Study material -
File: config.mk
export PLATFORM = sky130hd
export DESIGN_NAME = fa_wb_cache
export DESIGN_NICKNAME = d
export VERILOG_FILES = /design/src/rtl/cache_pkg.sv /design/src/rtl/cache_tag_match.sv /design/src/rtl/cache_repl.sv /design/src/rtl/cache_line_store.sv /design/src/rtl/fa_wb_cache.sv
export SDC_FILE = /design/constraint.sdc
export NUM_CORES = 2
export LEC_CHECK = 0
export BUFFER_PORTS_ARGS = -buffer_cell sky130_fd_sc_hd__buf_2
export CORE_MARGIN = 10
export CORE_UTILIZATION = 45
export CTS_CLUSTER_SIZE = 8
export DETAILED_ROUTE_END_ITERATION = 10
export PLACE_DENSITY_LB_ADDON = 0.1
export SLEW_MARGIN = 30
export SYNTH_ARGS = -nofsm -noshare
export SYNTH_HDL_FRONTEND = slang
export SYNTH_HIERARCHICAL = 1
export SYNTH_SLANG_ARGS = --single-unit
export TNS_END_PERCENT = 1
File: constraint.sdc
create_clock -name clk -period 12 [get_ports clk]
set_input_delay 2.4 -clock clk [delete_from_list [all_inputs] [get_ports clk]]
set_output_delay 2.4 -clock clk [all_outputs]
set_load 0.05 [all_outputs]
File: src/rtl/cache_pkg.sv
package cache_pkg;

  typedef enum logic [1:0] {
    ST_IDLE  = 2'd0,
    ST_WBACK = 2'd1,
    ST_FILL  = 2'd2,
    ST_RESP  = 2'd3
  } cache_state_e;

  typedef enum logic {
    REPL_LRU  = 1'b0,
    REPL_FIFO = 1'b1
  } repl_e;

endpackage

File: src/rtl/cache_tag_match.sv
module cache_tag_match #(
  parameter int SLOTS  = 8,
  parameter int TAG_W  = 27,
  parameter int SLOT_W = $clog2(SLOTS)
) (
  input  logic [SLOTS-1:0]       valid,
  input  logic [SLOTS*TAG_W-1:0] tags,
  input  logic [TAG_W-1:0]       look_tag,
  output logic [SLOTS-1:0]       match_vec,
  output logic                   hit,
  output logic [SLOT_W-1:0]      hit_idx,
  output logic                   has_free,
  output logic [SLOT_W-1:0]      free_idx
);

  for (genvar g = 0; g < SLOTS; g++) begin : g_cmp
    assign match_vec[g] = valid[g] && (tags[g*TAG_W +: TAG_W] == look_tag);
  end

  // lowest index wins for both encoders
  always_comb begin
    hit_idx  = '0;
    free_idx = '0;
    for (int i = SLOTS - 1; i >= 0; i--) begin
      if (match_vec[i]) hit_idx = SLOT_W'(i);
      if (!valid[i])    free_idx = SLOT_W'(i);
    end
  end

  assign hit      = |match_vec;
  assign has_free = ~&valid;

endmodule

File: src/rtl/cache_repl.sv
module cache_repl #(
  parameter int              SLOTS  = 8,
  parameter int              SLOT_W = $clog2(SLOTS),
  parameter cache_pkg::repl_e POLICY = cache_pkg::REPL_LRU
) (
  input  logic              clk,
  input  logic              rst_n,
  input  logic              use_en,
  input  logic [SLOT_W-1:0] use_idx,
  input  logic              fill_en,
  input  logic [SLOT_W-1:0] fill_idx,
  output logic [SLOT_W-1:0] victim
);

  logic              touch;
  logic [SLOT_W-1:0] touch_idx;
  logic [SLOT_W-1:0] rank_q [SLOTS];

  if (POLICY == cache_pkg::REPL_LRU) begin : g_lru
    assign touch     = use_en || fill_en;
    assign touch_idx = fill_en ? fill_idx : use_idx;
  end else begin : g_fifo
    logic unused_hits;
    assign unused_hits = use_en ^ (^use_idx);
    assign touch       = fill_en;
    assign touch_idx   = fill_idx;
  end

  // rank 0 = newest, SLOTS-1 = next to leave; ranks stay a permutation
  always_ff @(posedge clk or negedge rst_n) begin
    if (!rst_n) begin
      for (int i = 0; i < SLOTS; i++) rank_q[i] <= SLOT_W'(SLOTS - 1 - i);
    end else if (touch) begin
      for (int i = 0; i < SLOTS; i++) begin
        if (SLOT_W'(i) == touch_idx)          rank_q[i] <= '0;
        else if (rank_q[i] < rank_q[touch_idx]) rank_q[i] <= rank_q[i] + 1'b1;
      end
    end
  end

  always_comb begin
    victim = '0;
    for (int i = 0; i < SLOTS; i++)
      if (rank_q[i] == SLOT_W'(SLOTS - 1)) victim = SLOT_W'(i);
  end

endmodule

File: src/rtl/cache_line_store.sv
module cache_line_store #(
  parameter int SLOTS  = 8,
  parameter int WORDS  = 8,
  parameter int DATA_W = 32,
  parameter int SLOT_W = $clog2(SLOTS),
  parameter int WIDX_W = $clog2(WORDS)
) (
  input  logic                  clk,
  input  logic [SLOT_W-1:0]     rd_slot,
  input  logic [WIDX_W-1:0]     rd_word,
  output logic [DATA_W-1:0]     rd_data,
  input  logic                  wr_en,
  input  logic [SLOT_W-1:0]     wr_slot,
  input  logic [WIDX_W-1:0]     wr_word,
  input  logic [DATA_W/8-1:0]   wr_be,
  input  logic [DATA_W-1:0]     wr_data
);

  localparam int BYTES_W = DATA_W / 8;
  localparam int DEPTH   = SLOTS * WORDS;

  logic [DATA_W-1:0] line_mem [DEPTH];

  assign rd_data = line_mem[{rd_slot, rd_word}];

  always_ff @(posedge clk) begin
    if (wr_en) begin
      for (int b = 0; b < BYTES_W; b++)
        if (wr_be[b]) line_mem[{wr_slot, wr_word}][b*8 +: 8] <= wr_data[b*8 +: 8];
    end
  end

endmodule

File: src/rtl/fa_wb_cache.sv
module fa_wb_cache #(
  parameter int               ADDR_W     = 32,
  parameter int               DATA_W     = 32,
  parameter int               LINE_BYTES = 32,
  parameter int               SLOTS      = 8,
  parameter cache_pkg::repl_e POLICY     = cache_pkg::REPL_LRU
) (
  input  logic                clk,
  input  logic                rst_n,
  input  logic                cpu_valid,
  output logic                cpu_ready,
  input  logic                cpu_write,
  input  logic [ADDR_W-1:0]   cpu_addr,
  input  logic [DATA_W-1:0]   cpu_wdata,
  input  logic [DATA_W/8-1:0] cpu_be,
  output logic                cpu_rvalid,
  output logic [DATA_W-1:0]   cpu_rdata,
  output logic                mem_req,
  output logic                mem_we,
  output logic [ADDR_W-1:0]   mem_addr,
  output logic [DATA_W-1:0]   mem_wdata,
  input  logic                mem_ack,
  input  logic [DATA_W-1:0]   mem_rdata
);
  import cache_pkg::*;

  localparam int BYTES_W = DATA_W / 8;
  localparam int LANE_W  = $clog2(BYTES_W);
  localparam int OFF_W   = $clog2(LINE_BYTES);
  localparam int TAG_W   = ADDR_W - OFF_W;
  localparam int WORDS   = LINE_BYTES / BYTES_W;
  localparam int WIDX_W  = $clog2(WORDS);
  localparam int SLOT_W  = $clog2(SLOTS);

  function automatic logic [TAG_W-1:0] tag_of(input logic [ADDR_W-1:0] a);
    return a[ADDR_W-1:OFF_W];
  endfunction

  function automatic logic [WIDX_W-1:0] word_of(input logic [ADDR_W-1:0] a);
    return a[OFF_W-1:LANE_W];
  endfunction

  function automatic logic [ADDR_W-1:0] beat_addr(input logic [TAG_W-1:0] t,
                                                 input logic [WIDX_W-1:0] k);
    return {t, k, {LANE_W{1'b0}}};
  endfunction

  cache_state_e         state;
  logic [WIDX_W-1:0]    beat;
  logic [SLOT_W-1:0]    vic;
  logic [TAG_W-1:0]     rq_tag;
  logic [WIDX_W-1:0]    rq_word;
  logic                 rq_we;
  logic [DATA_W-1:0]    rq_wdata;
  logic [BYTES_W-1:0]   rq_be;
  logic [SLOTS-1:0]     valid_q;
  logic [SLOTS-1:0]     dirty_q;
  logic [SLOTS*TAG_W-1:0] tag_q;
  logic                 rvalid_q;
  logic [DATA_W-1:0]    rdata_q;

  logic [SLOTS-1:0]     match_vec;
  logic                 hit;
  logic [SLOT_W-1:0]    hit_idx;
  logic                 has_free;
  logic [SLOT_W-1:0]    free_idx;
  logic [SLOT_W-1:0]    repl_victim;

  // named internal events, observed by the bound checker
  logic                 accept;
  logic                 hit_evt;
  logic                 miss_evt;
  logic                 last_beat;
  logic                 fill_done;
  logic [SLOT_W-1:0]    pick;
  logic                 need_wb;

  logic [SLOT_W-1:0]    rd_slot;
  logic [WIDX_W-1:0]    rd_word;
  logic [DATA_W-1:0]    rd_data;
  logic                 wr_en;
  logic [SLOT_W-1:0]    wr_slot;
  logic [WIDX_W-1:0]    wr_word;
  logic [BYTES_W-1:0]   wr_be;
  logic [DATA_W-1:0]    wr_data;

  logic unused_lane;
  assign unused_lane = ^cpu_addr[LANE_W-1:0];

  cache_tag_match #(.SLOTS(SLOTS), .TAG_W(TAG_W), .SLOT_W(SLOT_W)) u_match (
    .valid    (valid_q),
    .tags     (tag_q),
    .look_tag (tag_of(cpu_addr)),
    .match_vec(match_vec),
    .hit      (hit),
    .hit_idx  (hit_idx),
    .has_free (has_free),
    .free_idx (free_idx)
  );

  assign cpu_ready = (state == ST_IDLE);
  assign accept    = cpu_valid && cpu_ready;
  assign hit_evt   = accept && hit;
  assign miss_evt  = accept && !hit;
  assign last_beat = (beat == WIDX_W'(WORDS - 1));
  assign fill_done = (state == ST_FILL) && mem_ack && last_beat;
  assign pick      = has_free ? free_idx : repl_victim;
  assign need_wb   = valid_q[pick] && dirty_q[pick];

  cache_repl #(.SLOTS(SLOTS), .SLOT_W(SLOT_W), .POLICY(POLICY)) u_repl (
    .clk     (clk),
    .rst_n   (rst_n),
    .use_en  (hit_evt),
    .use_idx (hit_idx),
    .fill_en (fill_done),
    .fill_idx(vic),
    .victim  (repl_victim)
  );

  always_comb begin
    unique case (state)
      ST_IDLE:  begin rd_slot = hit_idx; rd_word = word_of(cpu_addr); end
      ST_WBACK: begin rd_slot = vic;     rd_word = beat;              end
      default:  begin rd_slot = vic;     rd_word = rq_word;           end
    endcase
  end

  always_comb begin
    wr_en   = 1'b0;
    wr_slot = vic;
    wr_word = rq_word;
    wr_be   = rq_be;
    wr_data = rq_wdata;
    unique case (state)
      ST_IDLE: begin
        wr_en   = hit_evt && cpu_write;
        wr_slot = hit_idx;
        wr_word = word_of(cpu_addr);
        wr_be   = cpu_be;
        wr_data = cpu_wdata;
      end
      ST_FILL: begin
        wr_en   = mem_ack;
        wr_word = beat;
        wr_be   = '1;
        wr_data = mem_rdata;
      end
      ST_RESP: wr_en = rq_we;
      default: wr_en = 1'b0;
    endcase
  end

  cache_line_store #(.SLOTS(SLOTS), .WORDS(WORDS), .DATA_W(DATA_W),
                     .SLOT_W(SLOT_W), .WIDX_W(WIDX_W)) u_store (
    .clk    (clk),
    .rd_slot(rd_slot),
    .rd_word(rd_word),
    .rd_data(rd_data),
    .wr_en  (wr_en),
    .wr_slot(wr_slot),
    .wr_word(wr_word),
    .wr_be  (wr_be),
    .wr_data(wr_data)
  );

  assign mem_req   = (state == ST_WBACK) || (state == ST_FILL);
  assign mem_we    = (state == ST_WBACK);
  assign mem_addr  = (state == ST_WBACK) ? beat_addr(tag_q[vic*TAG_W +: TAG_W], beat)
                                         : beat_addr(rq_tag, beat);
  assign mem_wdata = rd_data;

  always_ff @(posedge clk or negedge rst_n) begin
    if (!rst_n) begin
      state    <= ST_IDLE;
      beat     <= '0;
      vic      <= '0;
      rq_tag   <= '0;
      rq_word  <= '0;
      rq_we    <= 1'b0;
      rq_wdata <= '0;
      rq_be    <= '0;
      valid_q  <= '0;
      dirty_q  <= '0;
      tag_q    <= '0;
      rvalid_q <= 1'b0;
      rdata_q  <= '0;
    end else begin
      rvalid_q <= 1'b0;
      unique case (state)
        ST_IDLE: begin
          if (hit_evt) begin
            rvalid_q <= 1'b1;
            rdata_q  <= rd_data;
            if (cpu_write) dirty_q[hit_idx] <= 1'b1;
          end else if (miss_evt) begin
            rq_tag   <= tag_of(cpu_addr);
            rq_word  <= word_of(cpu_addr);
            rq_we    <= cpu_write;
            rq_wdata <= cpu_wdata;
            rq_be    <= cpu_be;
            vic      <= pick;
            beat     <= '0;
            state    <= need_wb ? ST_WBACK : ST_FILL;
          end
        end
        ST_WBACK: begin
          if (mem_ack) begin
            beat <= beat + 1'b1;
            if (last_beat) state <= ST_FILL;
          end
        end
        ST_FILL: begin
          if (mem_ack) begin
            beat <= beat + 1'b1;
            if (last_beat) begin
              valid_q[vic]               <= 1'b1;
              dirty_q[vic]               <= 1'b0;
              tag_q[vic*TAG_W +: TAG_W]  <= rq_tag;
              state                      <= ST_RESP;
            end
          end
        end
        ST_RESP: begin
          rvalid_q <= 1'b1;
          rdata_q  <= rd_data;
          if (rq_we) dirty_q[vic] <= 1'b1;
          state <= ST_IDLE;
        end
        default: state <= ST_IDLE;
      endcase
    end
  end

  assign cpu_rvalid = rvalid_q;
  assign cpu_rdata  = rdata_q;

endmodule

Directions - Please copy each line of the records above that holds the word "WORDS".

Answer box -
  parameter int WORDS  = 8,
  parameter int WIDX_W = $clog2(WORDS)
  localparam int DEPTH   = SLOTS * WORDS;
  localparam int WORDS   = LINE_BYTES / BYTES_W;
  localparam int WIDX_W  = $clog2(WORDS);
  assign last_beat = (beat == WIDX_W'(WORDS - 1));
  cache_line_store #(.SLOTS(SLOTS), .WORDS(WORDS), .DATA_W(DATA_W),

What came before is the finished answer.